NOURISHING TRADITIONS Dr Joanna McMillan outlines a healthy approach to eating and shares some favourite Vitamix recipes.

27/08/2015

NOURISHING TRADITIONS Dr Joanna McMillan outlines a healthy approach to eating and shares some favourite Vitamix recipes.
 

I’m loving the growing swell of interest in nutrition and the recognition that how what and how we choose to eat affects how we feel from day to day, and how our health fares now and into the future. However it can get disheartening when the most solid messages about what constitutes a healthy diet are lost in the storm of different ideologies.

But here’s the thing. There is not just one healthy diet. There are many. What suits you may not suit me and vice versa. The optimum diet for you depends on a whole host of factors from your culture (and upbringing), your genetics, your likes and dislikes, any allergies and intolerances, your activity level, your age, your body type, your health, the time of year, the weather and your moral/ethical beliefs.

What we do know from research is that there are commonalties to the most healthful diets.

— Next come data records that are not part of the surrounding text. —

`config.mk`:
```
export PLATFORM = sky130hd
export DESIGN_NAME = q3_serial_arb
export DESIGN_NICKNAME = d
export VERILOG_FILES = /design/src/rtl/q3_arb_pkg.sv /design/src/rtl/q3_serial_arb_rr_arb2.sv /design/src/rtl/q3_serial_arb.sv
export SDC_FILE = /design/constraint.sdc
export NUM_CORES = 1
export LEC_CHECK = 0
export CAP_MARGIN = 10
export CORE_MARGIN = 10
export CORE_UTILIZATION = 45
export CTS_CLUSTER_DIAMETER = 40
export DETAILED_ROUTE_END_ITERATION = 7
export GPL_ROUTABILITY_DRIVEN = 0
export PLACE_DENSITY = 0.73
export SLEW_MARGIN = 20
export SYNTH_ARGS = -nofsm -noshare
export SYNTH_HDL_FRONTEND = slang
export SYNTH_HIERARCHICAL = 1
export SYNTH_SLANG_ARGS = --single-unit
```
`constraint.sdc`:
```
create_clock -name c -period 6.5 [get_ports c]
set_clock_uncertainty 0.1 [all_clocks]
set_input_delay 1.3 -clock c [delete_from_list [all_inputs] [get_ports c]]
set_output_delay 1.3 -clock c [all_outputs]
set_load 0.01 [all_outputs]
```
`src/rtl/q3_arb_pkg.sv`:
```
// q3_arb_pkg
//   Shared definitions for the q3 serial arbiter:
//     - state_t      : frame controller states (idle, shifting, inter-frame gap)
//     - Q3_*_DEFAULT : default frame width and gap length
//     - cnt_width()  : width of the shared bit/gap counter, $clog2(max(W,GAP)+1)
package q3_arb_pkg;

    typedef enum logic [1:0] {
        ST_IDLE  = 2'd0,
        ST_SHIFT = 2'd1,
        ST_GAP   = 2'd2
    } state_t;

    localparam int Q3_W_DEFAULT   = 8;
    localparam int Q3_GAP_DEFAULT = 1;

    // One counter serves both the SHIFT and GAP phases, so it must be wide
    // enough for whichever phase is longer.
    function automatic int cnt_width(input int w, input int gap);
        int m;
        m = (w > gap) ? w : gap;
        return $clog2(m + 1);
    endfunction

endpackage

```
`src/rtl/q3_serial_arb_rr_arb2.sv`:
```
// rr_arb2
//   Two-way round-robin arbiter.
//   Ports:
//     c    in   clock
//     rst  in   asynchronous active-high reset (ptr -> 0)
//     req  in   [1:0] request vector
//     en   in   arbitration enable; no grant is produced while low
//     gnt  out  [1:0] one-hot (or zero) grant, combinational
//   ptr names the preferred requester. A lone requester always wins; with
//   both requesting, ptr decides. ptr moves to the other index after a grant.
module rr_arb2 (
    input  logic       c,
    input  logic       rst,
    input  logic [1:0] req,
    input  logic       en,
    output logic [1:0] gnt
);

    logic ptr_q;
    logic ptr_d;

    always_comb begin
        gnt   = 2'b00;
        ptr_d = ptr_q;
        if (en) begin
            if (req[0] && req[1]) begin
                gnt = ptr_q ? 2'b10 : 2'b01;
            end else begin
                gnt = req;
            end
        end
        // After granting k the other requester becomes preferred.
        if (en && (gnt != 2'b00)) begin
            ptr_d = gnt[0];
        end
    end

    always_ff @(posedge c or posedge rst) begin
        if (rst) begin
            ptr_q <= 1'b0;
        end else begin
            ptr_q <= ptr_d;
        end
    end

endmodule

```
`src/rtl/q3_serial_arb.sv`:
```
// q3_serial_arb
//   Shares one bit-serial line (the q3 detector's input) between two word
//   producers. A granted W-bit word is shifted out LSB-first, followed by
//   GAP idle cycles. Detector pulses returned on det (one cycle latency)
//   are counted over the matching window and reported in hits with a
//   one-cycle done pulse.
//   Ports:
//     c              in   clock
//     rst            in   asynchronous active-high reset
//     req0/req1      in   word requests, held until granted
//     data0/data1    in   [W-1:0] words, sampled in the grant cycle
//     gnt0/gnt1      out  one-cycle grant pulses (combinational in IDLE)
//     so / sv        out  serial bit / serial valid
//     det            in   detector output
//     hits           out  [HW-1:0] detector hits over the last frame window
//     done           out  one-cycle pulse, hits is final
//     owner          out  requester index of the last/current frame
module q3_serial_arb
    import q3_arb_pkg::*;
#(
    parameter int W   = Q3_W_DEFAULT,
    parameter int GAP = Q3_GAP_DEFAULT,
    parameter int HW  = $clog2(W + 1)
) (
    input  logic          c,
    input  logic          rst,
    input  logic          req0,
    input  logic          req1,
    input  logic [W-1:0]  data0,
    input  logic [W-1:0]  data1,
    output logic          gnt0,
    output logic          gnt1,
    output logic          so,
    output logic          sv,
    input  logic          det,
    output logic [HW-1:0] hits,
    output logic          done,
    output logic          owner
);

    localparam int CW = cnt_width(W, GAP);
    localparam logic [CW-1:0] SHIFT_LAST = CW'(W - 1);
    localparam logic [CW-1:0] GAP_LAST   = CW'(GAP - 1);

    state_t          state_q, state_d;
    logic [CW-1:0]   cnt_q,   cnt_d;
    logic [W-1:0]    sr_q,    sr_d;
    logic [HW-1:0]   hits_q,  hits_d;
    logic            owner_q, owner_d;
    logic            win_q,   win_d;    // SHIFT delayed by one: the det window
    logic            last_q,  last_d;   // marks the window's final sample cycle
    logic            done_q,  done_d;

    logic [1:0]      gnt;
    logic            arb_en;

    // Gating with rst keeps the grants low while reset is held.
    assign arb_en = (state_q == ST_IDLE) && !rst;

    rr_arb2 u_arb (
        .c   (c),
        .rst (rst),
        .req ({req1, req0}),
        .en  (arb_en),
        .gnt (gnt)
    );

    always_comb begin
        state_d = state_q;
        cnt_d   = cnt_q;
        sr_d    = sr_q;
        hits_d  = hits_q;
        owner_d = owner_q;

        // The detector answers one cycle after each serial bit, so the
        // sampling window is the SHIFT phase shifted by one cycle.
        win_d  = (state_q == ST_SHIFT);
        last_d = (state_q == ST_SHIFT) && (cnt_q == SHIFT_LAST);
        done_d = last_q;

        if (win_q && det) begin
            hits_d = hits_q + HW'(1);
        end

        case (state_q)
            ST_IDLE: begin
                if (gnt != 2'b00) begin
                    sr_d    = gnt[1] ? data1 : data0;
                    owner_d = gnt[1];
                    hits_d  = '0;
                    cnt_d   = '0;
                    state_d = ST_SHIFT;
                end
            end
            ST_SHIFT: begin
                sr_d = {1'b0, sr_q[W-1:1]};
                if (cnt_q == SHIFT_LAST) begin
                    cnt_d   = '0;
                    state_d = ST_GAP;
                end else begin
                    cnt_d = cnt_q + CW'(1);
                end
            end
            ST_GAP: begin
                if (cnt_q == GAP_LAST) begin
                    cnt_d   = '0;
                    state_d = ST_IDLE;
                end else begin
                    cnt_d = cnt_q + CW'(1);
                end
            end
            default: begin
                cnt_d   = '0;
                state_d = ST_IDLE;
            end
        endcase
    end

    always_ff @(posedge c or posedge rst) begin
        if (rst) begin
            state_q <= ST_IDLE;
            cnt_q   <= '0;
            sr_q    <= '0;
            hits_q  <= '0;
            owner_q <= 1'b0;
            win_q   <= 1'b0;
            last_q  <= 1'b0;
            done_q  <= 1'b0;
        end else begin
            state_q <= state_d;
            cnt_q   <= cnt_d;
            sr_q    <= sr_d;
            hits_q  <= hits_d;
            owner_q <= owner_d;
            win_q   <= win_d;
            last_q  <= last_d;
            done_q  <= done_d;
        end
    end

    // Serial outputs decode straight from state so reset clears them at once.
    assign sv    = (state_q == ST_SHIFT);
    assign so    = (state_q == ST_SHIFT) && sr_q[0];
    assign gnt0  = gnt[0];
    assign gnt1  = gnt[1];
    assign hits  = hits_q;
    assign done  = done_q;
    assign owner = owner_q;

endmodule
```
# --- Word-level counts from Yosys, hierarchy flattened ---
# Index checks and enable logic that the tools add are counted.
totals:
  regBits: 23
  output_inout_bits: 10
  wordCells: 48
classes:
  add_sub_neg: 2
  n_eq_ne: 6
  mux: 17
  reduce_logical: 14
op_table:
  columns: ["cell", "n"]
  rows:
  - ["2-to-1 mux 4 bit", 6]
  - ["2-to-1 mux 8 bit", 2]
  - ["one-hot mux 8 bit (2 select lines)", 1]
  - ["2-to-1 mux 2 bit", 6]
  - ["one-hot mux 4 bit (3 select lines)", 1]
  - ["adder 4 x 1 -> 4 bit, second input constant", 2]
  - ["logical AND 1 bit", 6]
  - ["one-hot mux 2 bit (3 select lines)", 1]
  - ["== test 4 x 3 -> 1 bit, second input constant", 1]
  - ["logical NOT 4 bit", 1]
  - ["!= test 2 x 1 -> 1 bit, second input constant", 2]
  - ["AND reduction 2 bit", 2]
  - ["nonzero test 2 bit", 2]
  - ["AND reduction 3 bit", 1]
  - ["== test 2 x 1 -> 1 bit, second input constant", 1]
  - ["== test 2 bit, second input constant", 1]
  - ["logical NOT 2 bit", 1]
  - ["!= test 2 bit, second input constant", 1]
  - ["logical NOT 1 bit", 1]

# --- Logic depth before layout (Yosys ltp) ---
depth:
  depth_word: 6
  ltp_mapped: 10
  depth_no_buf: 8

# --- By module ---
# The synthesis kept the hierarchy.
modules_own_cells:
  columns: ["mod", "n_inst", "cells_per_inst", "area_per_inst_um2", "seq_area_each_um2"]
  rows:
  - ["q3_serial_arb", 1, 117, 1242.4, 550.5]
  - ["rr_arb2", 1, 9, 65.1, 25.0]

# --- Worst setup path before layout ---
# Ideal clock, no wire load.
synth_path:
  path_kind: "input to output"
  startpoint: "input port rst"
  endpoint: "output port gnt0"
  t_arrival_ns: 1.916
  path_slack_ns: 3.184
  path_stages: 3
  path_buffers: 0
  cell_sequence: "nor2b_1 > nand2_1 > a21oi_1"
synth_via:
  elab_chain_cells: 3
synth_lines:
  columns: ["element", "line_no", "text"]
  rows:
  - ["from (decl)", "q3_serial_arb.sv:26", "input logic rst,"]
  - ["logical NOT 1 bit (no source line)", null, null]
  - ["logical AND 1 bit", "q3_serial_arb.sv:58", "assign arb_en = (state_q == ST_IDLE) && !rst;"]
  - ["2-to-1 mux 2 bit", "q3_serial_arb_rr_arb2.sv:25", "if (en) begin"]
  - ["to (decl)", "q3_serial_arb.sv:31", "output logic gnt0,"]
# Every way passes these cells.

# --- Final worst setup path ---
layout_path:
  startpoint: "input port rst"
  endpoint: "output port gnt0"
layout_via:
  elab_chain_cells: 3
layout_lines:
  columns: ["element", "line_no", "text"]
  rows:
  - ["logical NOT 1 bit (no source line)", null, null]
  - ["logical AND 1 bit", "q3_serial_arb.sv:58", null]
  - ["via arb_en", "q3_serial_arb.sv:55", "logic arb_en;"]
  - ["2-to-1 mux 2 bit", "q3_serial_arb_rr_arb2.sv:25", null]
# The timed path passes the listed nets, and every way through them passes these cells.

==> run summary <==
FFs w/ async S/R, synth: 100%
CP arrival: 3.06 ns
wire length per cell: 15.4 um
Post-Syn Area: 1310 um^2
TNS Setup: 0 ns
Gate Count Post-Synth: 126
met2 usage: 19.0%
max frequency: 224 MHz
CP max stage cell: clkdlybuf4s50_1
WL final: 2.88 mm
largest net degree at the start of global routing: 25
DRT iter0 DRCs: 19
Worst setup SP type: input pin
RSZ-0062 raised after global routing: no
grt met1 use: 11.9%
GRT overflow: 0
via/cell ratio: 5.50
Tot GR Track Use: 10.8%
synth unique cells: 36
layout cell share with drive strength beyond 1: 10.9%
Critical Path RT: 5.10 ns
vias: 1,028
clock root cell: clkbuf_4
syn_nets: 154
status: completed
r2r endpoint: sr_q[0]$_DFFE_PP0P_
row count: 19
Final Hold Vio Count: 0
kind of critical path: in2out
area grow syn2layout: 26.1%
vias in the first global route: 1,046
clock buffer depth: 2
Die H: 73.9 um
top_reg_cell synth: dfrtp_1
postcts setup bufs: 0
H-tree Lvls: 1
relative slew slack: 42.7%
CTS tree: built
cts hold-fix bufs: 0
worst reg2reg path depth: 8
EDFF count, synth: 0
die area: 5460 um^2
CP delay by family, top: buffers and inverters
Avg Synthesized Cell Area: 10.4 um^2
port bufs: 30
Initial Util: 47.4%
drc violations: 0
die width: 73.9 um
clock sinks: 23
Tcrit/Tclk final: 68.6%
DPL Wire Length: 2.25 mm
GRT Max-Usage Layer: met2
hold crit path type: reg2reg
Worst-path clk slew: 0.13 ns
Pwr Density: 382 nW/um^2
critical path's largest stage delay: 0.63 ns
Max Slew Vio Count: 0
Reg area: 576 um^2
Seq/Total Area, Yosys: 44.0%
crit path launch: rst
synth warn: 6
worst path cell trace: clkdlybuf4s50_1, nor2b_1, nand2_1, a21oi_1, clkdlybuf4s50_1
clock latency on the worst-skew pair: 0.31 ns
first-pass GRT wire length: 4.75 mm
CORE AREA: 2760 um^2
synthesized flop and latch total: 23
min Tclk post-route: 4.46 ns
Setup violations, final: 0
cts repair resizes: 0
Layout fillers: 243
total CTS buffers: 3
initial antenna violation count: 0
footprint of the multi-input gates: 669 um^2
CP Capture Point: gnt0
met3 usage: 3.50%
max_cap viols: 0
maximum fanout along the worst path: 6
cell depth of the worst setup path: 5
Max IR drop VDD: 0.278 mV
antenna cells: 0
final net count: 185
1st-pass router iterations: 4
critical path's most frequent cell: clkdlybuf4s50_1
total power: 0.630 mW
R2R Setup Slk: 3.83 ns
Tightest Pin Transition: 0.858 ns
Critical Path Sink Type: output port
Critical path buffers and inverters: 2
Final ANT Viol Nets: 0
worst flop-to-flop path startpoint: state_q[1]$_DFFE_PP0P_
IO Pins: 31
Static Leak: 0.698 nW
==> through the flow <==
stage | area [um^2] | instances | utilization (%) | hold slack [ns] | setup WS (ns)
2_1_floorplan | 1310 | 126 | - | 0.231 | 3.18
3_3_place_gp | 1620 | 183 | 58.8 | 0.234 | 2.16
3_5_place_dp | 1620 | 183 | 58.8 | 0.238 | 2.04
4_1_cts | 1650 | 187 | 59.8 | 0.268 | 2.05
5_1_grt | 1650 | 187 | 59.8 | 0.295 | 1.86
6_report | 1650 | 187 | 59.8 | 0.266 | 2.04
==> sequential cells by signal, summed over array words and instances, names as in the netlist <==
name,count
cnt_q,4
done,1
done_d,1
hits,4
owner,1
sr_q,8
state_q,2
u_arb/ptr_q,1
win_q,1
==> cell type report <==
class | instances | share of cell area [%]
Clock buffer | 3 | 1.37
Clock inverter | 1 | 0.303
Inverter | 8 | 1.82
Multi-Input combinational cell | 90 | 40.6
Sequential cell | 23 | 34.9
Tap cell | 31 | 2.35
Timing Repair Buffer | 31 | 18.7
==> synthesized netlist by cell type (2+ instances only) <==
cell / instances / area, um^2
o21a_1: 2 / 15.0
nor2_1: 4 / 15.0
xor2_1: 2 / 17.5
o21ai_0: 10 / 50.1
nand2b_1: 2 / 12.5
inv_1: 8 / 30.0
a21oi_1: 5 / 25.0
buf_2: 2 / 10.0
dfrtp_1: 23 / 576
nor4bb_1: 2 / 20.0
ha_1: 7 / 87.6
or3_1: 3 / 18.8
o31ai_1: 3 / 22.5
nand3_1: 4 / 20.0
nand2_1: 13 / 48.8
nor2b_1: 2 / 12.5
mux2_2: 8 / 90.1
mux2i_1: 8 / 80.1
==> routing by layer <==
metal  vias to the layer above  share of wire, %
met5                         -                 0
met4                         0               1.0
met3                         4               5.8
met2                        23                52
met1                       499                41
li1                        502                 -
==> logic make-up (layout without fill, tap and decap cells) <==
group	after synthesis	count (layout)	synth area share, %
mux	17	17	13.9
xor+xnor	2	2	1.34
buf+inv	13	43	4.78
fa+ha+maj	7	7	6.70
compound gates	27	27	13.4
flops	23	23	44.0
simple gates	37	37	15.9
==> power by group <==
group,switching [mW],internal [mW],leakage (nW)
sequential,0.0352,0.196,0.294
clock,0.0442,0.0230,0.0177
combinational,0.162,0.170,0.386
total,0.241,0.389,0.698
==> worst reg2reg max path, delay by kind of cell, from the launching register on <==
| kind | cells | cell delay, ns |
|---|---|---|
| AO/OA/AOI/OAI | 2 | 0.54 |
| buffers and inverters | 1 | 0.11 |
| flip-flops | 1 | 0.43 |
| multiplexers | 1 | 0.36 |
| AND/OR/NAND/NOR | 3 | 0.70 |
| adder cells (fa/ha/maj) | 1 | 0.33 |
==> worst min-delay path by stage <==
stage               slack (ns)              from  cells past startpoint             end
floorplan                 0.23  done_d$_DFF_PP0_                      0  done$_DFF_PP0_
global placement          0.23  done_d$_DFF_PP0_                      0  done$_DFF_PP0_
detailed placement        0.24  done_d$_DFF_PP0_                      0  done$_DFF_PP0_
CTS                       0.27  done_d$_DFF_PP0_                      0  done$_DFF_PP0_
global route              0.30  done_d$_DFF_PP0_                      0  done$_DFF_PP0_
finish                    0.27  done_d$_DFF_PP0_                      0  done$_DFF_PP0_
==> cells in the final DEF (no fill, tap or decap), types with 3 or more instances in the layout <==
master,synthesis,final
inv_1,8,8
nor2_1,4,4
o21ai_0,10,10
ha_1,7,7
nand2_1,13,13
or3_1,3,3
clkdlybuf4s50_1,0,30
o31ai_1,3,3
a21oi_1,5,5
dfrtp_1,23,23
clkbuf_4,0,3
mux2i_1,8,8
mux2_2,8,8
nand3_1,4,4
Note: power is estimated with default switching activity, not from simulation.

If these are the foundations of your diet, you can build from there to suit your needs. So in a nutshell here are my basic philosophies:

  • Develop and maintain a healthy relationship with food where it holds it’s rightful place as something important, but it is not the centre of your life. Be interested and enthusiastic, without becoming cultish and obsessed.
  • Enjoy food with friends and family as much as possible, around a table with conversation and not the TV for entertainment.
  • Develop and maintain a healthy body image, whatever your size, where you want to nourish your body not to look a certain way, but to be as healthy as you can be.
  • Eat more plant food, especially vegies of all colours (I don’t count potatoes here). Half of your plate should be vegies at most meals. This is where your Vitamix is invaluable to add plant food into not just meals, but snacks too.
  • Eat nuts and seeds every day – with the exception of allergies. Eat them as whole foods and not as the extracted refined oils.
  • Cut back on, or for the more hard core, cut out completely, refined grains i.e. those made from white flour. Choose instead wholegrain varieties – with the exception of allergies and intolerances. (The discussion on grains is a topic for another blog – watch this space!)
  • Eat legumes (lentils, chickpeas, beans) – there is even evidence of hunter-gatherers consuming these foods and provided they are soaked and cooked properly we can harness their nutrition and degrade all the so-called anti-nutrients.
  • For omnivores, choose best quality meats, taking nutrition, environmental concerns and animal welfare into account. I favour free range or organic (if possible), wild game meats and diversity of meats from animals and birds.
  • Choose fish and seafood according to Australia’s Sustainable Seafood Guide.
  • Dairy foods offer valuable nutrition to most of us – but you can live without them if you want to or cannot tolerate them. Do be careful with self-diagnosis however – myths about dairy abound and affect your evaluation.
  • Enjoy nature’s sweet treats with fresh fruit, a little dried fruit and perhaps a drizzle of honey or maple syrup. Limit instead the foods you buy with little nutritional value and stacks of added refined sugars (e.g. lollies, confectionary, soft drinks, biscuits, cakes and so on).
  • Drink water as your main drink. Tea, coffee and vegie-based juices also have valuable benefits.
  • Use extra virgin olive oil as your major added fat for dressings and cooking. A little butter and/or coconut oil are fine, but we have no need to have them as supplements. The whole foods have more to offer.


Finally these should be part and parcel of a lifestyle that embraces exercise and activity, stress management, good sleep, and above all be underpinned by joy. If you want to live this way, then you’ll do it. If I tell you that you should live this way, you almost certainly won’t.